• **WHAT THE TASK REQUIRES**: Select and reproduce each line of the listing below that bears the string "instances".

==== DATA SUPPLIED

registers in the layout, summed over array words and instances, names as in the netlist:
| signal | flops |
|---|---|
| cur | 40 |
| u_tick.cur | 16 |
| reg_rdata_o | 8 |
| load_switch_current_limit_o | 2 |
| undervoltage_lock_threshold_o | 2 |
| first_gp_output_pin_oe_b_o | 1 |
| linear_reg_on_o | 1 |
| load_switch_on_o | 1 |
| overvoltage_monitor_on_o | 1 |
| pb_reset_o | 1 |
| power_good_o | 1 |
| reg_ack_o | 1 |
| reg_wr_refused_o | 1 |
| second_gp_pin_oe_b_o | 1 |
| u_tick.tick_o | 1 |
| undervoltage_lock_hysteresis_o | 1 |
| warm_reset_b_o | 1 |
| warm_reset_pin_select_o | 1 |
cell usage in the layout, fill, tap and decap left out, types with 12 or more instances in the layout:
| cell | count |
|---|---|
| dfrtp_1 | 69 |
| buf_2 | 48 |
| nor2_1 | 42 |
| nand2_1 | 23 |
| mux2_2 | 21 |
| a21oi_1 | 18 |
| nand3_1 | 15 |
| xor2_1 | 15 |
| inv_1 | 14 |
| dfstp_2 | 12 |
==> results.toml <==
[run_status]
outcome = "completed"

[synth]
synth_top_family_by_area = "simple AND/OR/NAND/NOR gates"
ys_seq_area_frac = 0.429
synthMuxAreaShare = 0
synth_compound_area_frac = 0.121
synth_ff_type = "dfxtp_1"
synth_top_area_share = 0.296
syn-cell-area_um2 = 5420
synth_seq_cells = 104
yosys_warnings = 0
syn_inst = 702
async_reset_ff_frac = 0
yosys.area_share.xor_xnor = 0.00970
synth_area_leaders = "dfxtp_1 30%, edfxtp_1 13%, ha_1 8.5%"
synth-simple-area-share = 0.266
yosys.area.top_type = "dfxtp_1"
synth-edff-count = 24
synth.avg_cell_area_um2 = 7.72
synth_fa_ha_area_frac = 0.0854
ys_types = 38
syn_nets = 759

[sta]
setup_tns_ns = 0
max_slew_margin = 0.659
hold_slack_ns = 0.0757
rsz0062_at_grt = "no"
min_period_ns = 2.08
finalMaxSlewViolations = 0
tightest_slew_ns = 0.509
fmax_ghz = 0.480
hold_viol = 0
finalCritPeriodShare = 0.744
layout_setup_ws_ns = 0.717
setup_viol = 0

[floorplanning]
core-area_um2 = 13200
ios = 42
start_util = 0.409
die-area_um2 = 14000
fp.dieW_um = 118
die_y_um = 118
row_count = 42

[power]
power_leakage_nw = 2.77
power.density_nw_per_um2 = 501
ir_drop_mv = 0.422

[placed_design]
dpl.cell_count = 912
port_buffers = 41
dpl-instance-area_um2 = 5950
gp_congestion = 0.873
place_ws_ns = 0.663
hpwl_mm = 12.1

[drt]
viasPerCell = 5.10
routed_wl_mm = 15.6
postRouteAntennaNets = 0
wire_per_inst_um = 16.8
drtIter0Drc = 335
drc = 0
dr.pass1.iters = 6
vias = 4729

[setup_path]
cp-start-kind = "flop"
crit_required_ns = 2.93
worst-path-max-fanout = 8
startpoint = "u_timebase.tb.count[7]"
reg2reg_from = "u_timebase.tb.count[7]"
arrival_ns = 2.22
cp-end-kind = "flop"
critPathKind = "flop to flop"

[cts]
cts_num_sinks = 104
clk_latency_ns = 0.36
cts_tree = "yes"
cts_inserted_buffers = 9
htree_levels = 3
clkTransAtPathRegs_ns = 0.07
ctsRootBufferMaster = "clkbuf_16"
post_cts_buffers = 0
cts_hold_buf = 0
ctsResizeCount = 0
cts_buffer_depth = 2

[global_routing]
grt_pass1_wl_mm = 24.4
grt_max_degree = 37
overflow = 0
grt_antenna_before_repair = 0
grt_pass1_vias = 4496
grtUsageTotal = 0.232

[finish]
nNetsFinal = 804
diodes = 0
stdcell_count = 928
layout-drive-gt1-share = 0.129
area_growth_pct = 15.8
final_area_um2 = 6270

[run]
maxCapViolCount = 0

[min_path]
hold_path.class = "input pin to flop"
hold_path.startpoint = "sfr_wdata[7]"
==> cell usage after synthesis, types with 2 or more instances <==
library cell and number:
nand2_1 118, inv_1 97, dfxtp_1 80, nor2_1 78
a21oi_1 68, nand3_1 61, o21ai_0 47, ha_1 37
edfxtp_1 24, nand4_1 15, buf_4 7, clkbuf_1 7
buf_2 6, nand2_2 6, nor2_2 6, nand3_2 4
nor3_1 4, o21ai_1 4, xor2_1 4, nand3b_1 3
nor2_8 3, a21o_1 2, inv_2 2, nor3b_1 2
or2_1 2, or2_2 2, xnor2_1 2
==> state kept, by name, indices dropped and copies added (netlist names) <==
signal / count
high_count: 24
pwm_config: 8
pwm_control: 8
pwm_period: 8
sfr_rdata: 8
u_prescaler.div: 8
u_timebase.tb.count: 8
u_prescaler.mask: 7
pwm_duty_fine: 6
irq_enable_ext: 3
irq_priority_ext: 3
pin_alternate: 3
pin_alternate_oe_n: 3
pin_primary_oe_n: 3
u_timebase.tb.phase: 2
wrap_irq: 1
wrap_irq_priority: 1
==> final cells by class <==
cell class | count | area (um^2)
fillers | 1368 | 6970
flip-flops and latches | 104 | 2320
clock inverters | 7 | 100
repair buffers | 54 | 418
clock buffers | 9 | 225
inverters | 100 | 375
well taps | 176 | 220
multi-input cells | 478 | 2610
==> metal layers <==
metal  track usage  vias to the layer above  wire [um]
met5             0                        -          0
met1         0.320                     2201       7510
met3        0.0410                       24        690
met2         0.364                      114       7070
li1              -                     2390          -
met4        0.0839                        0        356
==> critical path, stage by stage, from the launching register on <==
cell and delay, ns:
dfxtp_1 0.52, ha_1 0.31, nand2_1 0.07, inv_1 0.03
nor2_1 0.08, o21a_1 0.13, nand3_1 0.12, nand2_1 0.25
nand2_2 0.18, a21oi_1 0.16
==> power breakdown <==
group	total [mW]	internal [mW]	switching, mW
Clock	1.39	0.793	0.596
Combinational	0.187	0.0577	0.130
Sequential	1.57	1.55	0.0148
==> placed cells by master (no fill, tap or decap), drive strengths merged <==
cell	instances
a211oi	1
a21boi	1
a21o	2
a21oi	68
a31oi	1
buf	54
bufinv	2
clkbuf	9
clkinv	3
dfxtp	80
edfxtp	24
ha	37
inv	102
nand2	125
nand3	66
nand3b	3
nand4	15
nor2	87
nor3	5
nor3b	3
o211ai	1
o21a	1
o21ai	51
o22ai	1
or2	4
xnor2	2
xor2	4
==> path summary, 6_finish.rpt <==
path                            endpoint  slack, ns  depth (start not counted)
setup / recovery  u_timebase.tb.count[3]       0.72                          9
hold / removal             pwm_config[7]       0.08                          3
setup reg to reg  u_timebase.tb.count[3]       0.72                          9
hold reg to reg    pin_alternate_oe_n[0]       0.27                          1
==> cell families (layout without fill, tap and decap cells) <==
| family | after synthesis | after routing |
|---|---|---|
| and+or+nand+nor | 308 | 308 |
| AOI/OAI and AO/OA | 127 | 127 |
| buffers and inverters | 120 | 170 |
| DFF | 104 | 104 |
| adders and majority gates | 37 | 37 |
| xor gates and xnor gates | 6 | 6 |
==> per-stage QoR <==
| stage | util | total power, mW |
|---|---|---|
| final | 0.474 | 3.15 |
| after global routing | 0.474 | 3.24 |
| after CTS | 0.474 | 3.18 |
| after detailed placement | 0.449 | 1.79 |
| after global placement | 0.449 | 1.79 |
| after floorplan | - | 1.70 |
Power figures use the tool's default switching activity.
$ cat config.mk
export PLATFORM = sky130hd
export DESIGN_NAME = fcs_scan_top
export DESIGN_NICKNAME = d
export VERILOG_FILES = /design/src/core/fcs_scan_pkg.sv /design/src/core/fcs_scan_top.sv
export VERILOG_INCLUDE_DIRS = /design/src /design/src/core
export SDC_FILE = /design/constraint.sdc
export NUM_CORES = 1
export LEC_CHECK = 0
export BUFFER_PORTS_ARGS = -buffer_cell sky130_fd_sc_hd__buf_4
export CAP_MARGIN = 30
export CORE_MARGIN = 4
export CORE_UTILIZATION = 30
export CTS_BUF_LIST = sky130_fd_sc_hd__clkbuf_16
export DETAILED_ROUTE_END_ITERATION = 7
export PLACE_DENSITY = 0.54
export SYNTH_ARGS = -nofsm -noshare
export SYNTH_HDL_FRONTEND = slang
export SYNTH_SLANG_ARGS = --single-unit
$ cat constraint.sdc
create_clock -name clk_i -period 5.55 [get_ports clk_i]
set_input_delay 1.11 -clock clk_i [delete_from_list [all_inputs] [get_ports clk_i]]
set_output_delay 1.11 -clock clk_i [all_outputs]
set_load 0.005 [all_outputs]
$ cat src/core/fcs_scan_map.svh
/*
  Register map, field positions, reset values and timing counts of the
  flash checksum scanner. Assumes inclusion by its bare name.
*/
`ifndef FCS_SCAN_MAP_SVH
`define FCS_SCAN_MAP_SVH

`define FCS_IDX_CTRL_FIRST 2'h0
`define FCS_IDX_CTRL_SECOND 2'h1
`define FCS_IDX_STATE 2'h2

`define FCS_BIT_ENABLE 0
`define FCS_BIT_FAIL_IRQ_EN 1
`define FCS_BIT_SOFT_RESET 7
`define FCS_BIT_BUSY 0
`define FCS_BIT_PASS 1
`define FCS_SRC_LSB 0
`define FCS_MODE_LSB 4

`define FCS_RST_ENABLE 1'h0
`define FCS_RST_FAIL_IRQ_EN 1'h0
`define FCS_RST_MODE 2'h0
`define FCS_RST_SRC 2'h0
`define FCS_RST_BUSY 1'h0
`define FCS_RST_PASS 1'h1
`define FCS_CLR_PASS 1'h0

`define FCS_MODE_PRIORITY 2'h0
`define FCS_MODE_STARTUP 2'h1
`define FCS_SRC_FLASH 2'h0
`define FCS_SRC_BOOT_AND_APP 2'h1
`define FCS_SRC_BOOT 2'h2

`define FCS_CRC_INIT 16'hFFFF
`define FCS_CRC_POLY 16'h1021
`define FCS_CRC_GOOD 16'h0000

`define FCS_START_DLY_LAST 2'h2
`define FCS_FETCH_DIV_LAST 2'h2
`define FCS_FETCH_ISSUE 2'h0

`endif

$ cat src/core/fcs_scan_pkg.sv
/*
  Types shared by the flash checksum scanner: scan states and the internal
  register write request. Assumes the map header for field positions.
*/
package fcs_scan_pkg;

  typedef enum logic [1:0] {
    FCS_IDLE = 2'h0,
    FCS_DELAY = 2'h1,
    FCS_RUN = 2'h3,
    FCS_CHECK = 2'h2
  } fcs_state_e;

  typedef struct packed {
    logic valid;
    logic from_dbg;
    logic [1:0] idx;
    logic [7:0] data;
  } fcs_wr_s;

endpackage : fcs_scan_pkg

$ cat src/core/fcs_scan_top.sv
/*
  Flash checksum scanner control: Wishbone classic register slave, debugger
  write port, CRC-16 scan over a flash section and the failure interrupt.
  Assumes a synchronous flash that returns data one cycle after a read pulse,
  and section end word indices supplied by configuration inputs.
*/
// Summary of operation
// - Debugger pass clear raises interrupt if interrupt enable is set, then locks
// - Debugger pass write one sets pass
// - Debugger control writes behave like processor writes
// - Soft reset clears registers one cycle later
// - Interrupt enable off: soft reset always accepted
// - Interrupt enable on: soft reset only idle
// - Interrupt enable raises interrupt on mismatch
// - Only system reset clears interrupt enable
// - Interrupt enable set only while idle
// - Raised interrupt blocks first control writes
// - Enable write one starts check, stays one
// - Enable write zero changes nothing
// - Start-up scan leaves enable reading one
// - Second control locked while busy or interrupted
// - Mode zero is priority check stalling processor
// - Start-up scan leaves mode non-zero
// - Section select picks whole, boot+app, boot
// - Start-up scan leaves checked section readable
// - Pass flag resets to one on system reset, soft reset clears it
// - Busy reads one during a check
// - CRC-16-CCITT, MSB first, seed all ones
// - Check begins three cycles after enable
// - One flash word fetched every third cycle
// - Interrupt request sticks until system reset
`timescale 1ns/1ps
`include "fcs_scan_map.svh"

module fcs_scan_top #(
  parameter int FLASH_WORDS = 16384,
  parameter int AW = $clog2(FLASH_WORDS)
) (
  // Clock and reset.
  input wire logic clk_i,
  input wire logic rst_i,
  // Wishbone classic slave.
  input wire logic wb_cyc_i,
  input wire logic wb_stb_i,
  input wire logic wb_we_i,
  input wire logic [3:0] wb_adr_i,
  input wire logic [3:0] wb_sel_i,
  input wire logic [31:0] wb_dat_i,
  output logic [31:0] wb_dat_o,
  output logic wb_ack_o,
  // Debugger write port and scan hold.
  input wire logic dbg_we_i,
  input wire logic [1:0] dbg_adr_i,
  input wire logic [7:0] dbg_dat_i,
  input wire logic dbg_hold_i,
  // Start-up scan request and section bounds.
  input wire logic startup_scan_i,
  input wire logic [1:0] startup_src_i,
  input wire logic [AW-1:0] boot_last_i,
  input wire logic [AW-1:0] app_last_i,
  // Flash read port.
  output logic flash_rd_o,
  output logic [AW-1:0] flash_addr_o,
  input wire logic [15:0] flash_data_i,
  // System signals.
  output logic nmi_o,
  output logic cpu_stall_o
);

  generate
    if (FLASH_WORDS < 2 || AW < 1 || (1 << AW) < FLASH_WORDS) begin : g_bad
      $error("fcs_scan_top: FLASH_WORDS or AW cannot be served");
    end
  endgenerate

  localparam logic [AW-1:0] FLASH_LAST = AW'(FLASH_WORDS - 1);

  // Folds one byte into the checksum, most significant bit first.
  function automatic logic [15:0] fcs_crc_byte(input logic [15:0] crc, input logic [7:0] b);
    logic [15:0] c;
    c = crc;
    for (int i = 7; i >= 0; i--) begin
      c = (c[15] ^ b[i]) ? ((c << 1) ^ `FCS_CRC_POLY) : (c << 1);
    end
    return c;
  endfunction : fcs_crc_byte

  fcs_scan_pkg::fcs_state_e state_reg, state_next;
  logic en_reg, en_next;
  logic failure_interrupt_enable_reg, failure_interrupt_enable_next;
  logic [1:0] mode_reg, mode_next;
  logic [1:0] src_reg, src_next;
  logic busy_reg, busy_next;
  logic pass_reg, pass_next;
  logic nmi_reg, nmi_next;
  logic srst_reg, srst_next;
  logic [1:0] dly_reg, dly_next;
  logic [1:0] div_reg, div_next;
  logic [AW-1:0] addr_reg, addr_next;
  logic [AW-1:0] last_reg, last_next;
  logic [15:0] crc_reg, crc_next;
  logic rd_reg, rd_next;
  logic [AW-1:0] faddr_reg, faddr_next;
  logic stall_reg, stall_next;
  logic ack_reg, ack_next;
  logic [31:0] rdat_reg, rdat_next;

  fcs_scan_pkg::fcs_wr_s wr;
  logic bus_req, bus_wr, wr_first, wr_second, wr_state, srst_ok, start, fail_evt;
  logic [1:0] bus_idx;
  logic [1:0] start_src;
  logic [7:0] rd_byte;

  assign bus_idx = wb_adr_i[3:2];
  assign bus_req = wb_cyc_i && wb_stb_i && !ack_reg;
  assign bus_wr = bus_req && wb_we_i && wb_sel_i[0];

  // Processor writes take the cycle; a debugger write in the same cycle is lost.
  always_comb begin
    wr = '0;
    if (bus_wr) begin
      wr.valid = 1'b1;
      wr.idx = bus_idx;
      wr.data = wb_dat_i[7:0];
    end else if (dbg_we_i) begin
      wr.valid = 1'b1;
      wr.from_dbg = 1'b1;
      wr.idx = dbg_adr_i;
      wr.data = dbg_dat_i;
    end
  end

  assign wr_first = wr.valid && wr.idx == `FCS_IDX_CTRL_FIRST && !nmi_reg;
  assign wr_second = wr.valid && wr.idx == `FCS_IDX_CTRL_SECOND && !nmi_reg && !busy_reg;
  assign wr_state = wr.valid && wr.from_dbg && wr.idx == `FCS_IDX_STATE && !nmi_reg;
  assign srst_ok = wr_first && wr.data[`FCS_BIT_SOFT_RESET] && (!failure_interrupt_enable_reg || !busy_reg);

  always_comb begin
    rd_byte = 8'h00;
    case (bus_idx)
      `FCS_IDX_CTRL_FIRST: begin
        rd_byte[`FCS_BIT_ENABLE] = en_reg;
        rd_byte[`FCS_BIT_FAIL_IRQ_EN] = failure_interrupt_enable_reg;
      end
      `FCS_IDX_CTRL_SECOND: begin
        rd_byte[`FCS_MODE_LSB +: 2] = mode_reg;
        rd_byte[`FCS_SRC_LSB +: 2] = src_reg;
      end
      `FCS_IDX_STATE: begin
        rd_byte[`FCS_BIT_BUSY] = busy_reg;
        rd_byte[`FCS_BIT_PASS] = pass_reg;
      end
      default: rd_byte = 8'h00;
    endcase
  end

  always_comb begin
    state_next = state_reg;
    en_next = en_reg;
    failure_interrupt_enable_next = failure_interrupt_enable_reg;
    mode_next = mode_reg;
    src_next = src_reg;
    busy_next = busy_reg;
    pass_next = pass_reg;
    nmi_next = nmi_reg;
    srst_next = srst_ok;
    dly_next = dly_reg;
    div_next = div_reg;
    addr_next = addr_reg;
    last_next = last_reg;
    crc_next = crc_reg;
    rd_next = 1'b0;
    faddr_next = faddr_reg;
    fail_evt = 1'b0;
    start = 1'b0;
    start_src = src_reg;
    ack_next = bus_req;
    rdat_next = {24'h000000, rd_byte};

    case (state_reg)
      fcs_scan_pkg::FCS_IDLE: begin
        busy_next = 1'b0;
      end
      fcs_scan_pkg::FCS_DELAY: begin
        if (dly_reg == `FCS_START_DLY_LAST) begin
          state_next = fcs_scan_pkg::FCS_RUN;
          addr_next = '0;
          div_next = `FCS_FETCH_ISSUE;
          crc_next = `FCS_CRC_INIT;
        end else begin
          dly_next = dly_reg + 2'h1;
        end
      end
      fcs_scan_pkg::FCS_RUN: begin
        if (!(div_reg == `FCS_FETCH_ISSUE && dbg_hold_i)) begin
          if (div_reg == `FCS_FETCH_ISSUE) begin
            rd_next = 1'b1;
            faddr_next = addr_reg;
          end
          if (div_reg == `FCS_FETCH_DIV_LAST) begin
            crc_next = fcs_crc_byte(fcs_crc_byte(crc_reg, flash_data_i[7:0]),
                                    flash_data_i[15:8]);
            div_next = `FCS_FETCH_ISSUE;
            if (addr_reg == last_reg) begin
              state_next = fcs_scan_pkg::FCS_CHECK;
            end else begin
              addr_next = addr_reg + AW'(1);
            end
          end else begin
            div_next = div_reg + 2'h1;
          end
        end
      end
      fcs_scan_pkg::FCS_CHECK: begin
        state_next = fcs_scan_pkg::FCS_IDLE;
        busy_next = 1'b0;
        pass_next = (crc_reg == `FCS_CRC_GOOD);
        fail_evt = (crc_reg != `FCS_CRC_GOOD) && failure_interrupt_enable_reg;
      end
      default: begin
        state_next = fcs_scan_pkg::FCS_IDLE;
        busy_next = 1'b0;
      end
    endcase

    if (wr_first) begin
      if (wr.data[`FCS_BIT_ENABLE] && !busy_reg) begin
        en_next = 1'b1;
        start = 1'b1;
      end
      if (wr.data[`FCS_BIT_FAIL_IRQ_EN] && !busy_reg) begin
        failure_interrupt_enable_next = 1'b1;
      end
    end
    if (wr_second) begin
      mode_next = wr.data[`FCS_MODE_LSB +: 2];
      src_next = wr.data[`FCS_SRC_LSB +: 2];
      start_src = wr.data[`FCS_SRC_LSB +: 2];
    end
    if (wr_state) begin
      if (!wr.data[`FCS_BIT_BUSY] && busy_reg) begin
        state_next = fcs_scan_pkg::FCS_IDLE;
        busy_next = 1'b0;
      end else if (wr.data[`FCS_BIT_BUSY] && !busy_reg) begin
        start = 1'b1;
      end
      if (wr.data[`FCS_BIT_PASS]) begin
        pass_next = 1'b1;
      end else begin
        pass_next = 1'b0;
        fail_evt = fail_evt || failure_interrupt_enable_reg;
      end
    end
    if (startup_scan_i && !busy_reg && !start) begin
      start = 1'b1;
      en_next = 1'b1;
      mode_next = `FCS_MODE_STARTUP;
      src_next = startup_src_i;
      start_src = startup_src_i;
    end
    if (start) begin
      state_next = fcs_scan_pkg::FCS_DELAY;
      busy_next = 1'b1;
      dly_next = 2'h0;
      case (start_src)
        `FCS_SRC_BOOT_AND_APP: last_next = app_last_i;
        `FCS_SRC_BOOT: last_next = boot_last_i;
        `FCS_SRC_FLASH: last_next = FLASH_LAST;
        default: last_next = boot_last_i;
      endcase
    end

    if (srst_reg) begin
      state_next = fcs_scan_pkg::FCS_IDLE;
      en_next = `FCS_RST_ENABLE;
      mode_next = `FCS_RST_MODE;
      src_next = `FCS_RST_SRC;
      busy_next = `FCS_RST_BUSY;
      pass_next = `FCS_CLR_PASS;
      rd_next = 1'b0;
      fail_evt = 1'b0;
    end
    nmi_next = nmi_reg || fail_evt;
  end

  assign stall_next = busy_next && mode_next == `FCS_MODE_PRIORITY;

  always_ff @(posedge clk_i) begin
    if (rst_i) begin
      state_reg <= fcs_scan_pkg::FCS_IDLE;
      en_reg <= `FCS_RST_ENABLE;
      failure_interrupt_enable_reg <= `FCS_RST_FAIL_IRQ_EN;
      mode_reg <= `FCS_RST_MODE;
      src_reg <= `FCS_RST_SRC;
      busy_reg <= `FCS_RST_BUSY;
      pass_reg <= `FCS_RST_PASS;
      nmi_reg <= 1'b0;
      srst_reg <= 1'b0;
      dly_reg <= 2'h0;
      div_reg <= 2'h0;
      addr_reg <= '0;
      last_reg <= '0;
      crc_reg <= `FCS_CRC_INIT;
      rd_reg <= 1'b0;
      faddr_reg <= '0;
      stall_reg <= 1'b0;
      ack_reg <= 1'b0;
      rdat_reg <= 32'h00000000;
    end else begin
      state_reg <= state_next;
      en_reg <= en_next;
      failure_interrupt_enable_reg <= failure_interrupt_enable_next;
      mode_reg <= mode_next;
      src_reg <= src_next;
      busy_reg <= busy_next;
      pass_reg <= pass_next;
      nmi_reg <= nmi_next;
      srst_reg <= srst_next;
      dly_reg <= dly_next;
      div_reg <= div_next;
      addr_reg <= addr_next;
      last_reg <= last_next;
      crc_reg <= crc_next;
      rd_reg <= rd_next;
      faddr_reg <= faddr_next;
      stall_reg <= stall_next;
      ack_reg <= ack_next;
      rdat_reg <= rdat_next;
    end
  end

  assign wb_dat_o = rdat_reg;
  assign wb_ack_o = ack_reg;
  assign flash_rd_o = rd_reg;
  assign flash_addr_o = faddr_reg;
  assign nmi_o = nmi_reg;
  assign cpu_stall_o = stall_reg;
endmodule : fcs_scan_top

========

• **EXPECTED ANSWER**:
registers in the layout, summed over array words and instances, names as in the netlist:
cell usage in the layout, fill, tap and decap left out, types with 12 or more instances in the layout:
==> cell usage after synthesis, types with 2 or more instances <==
cell	instances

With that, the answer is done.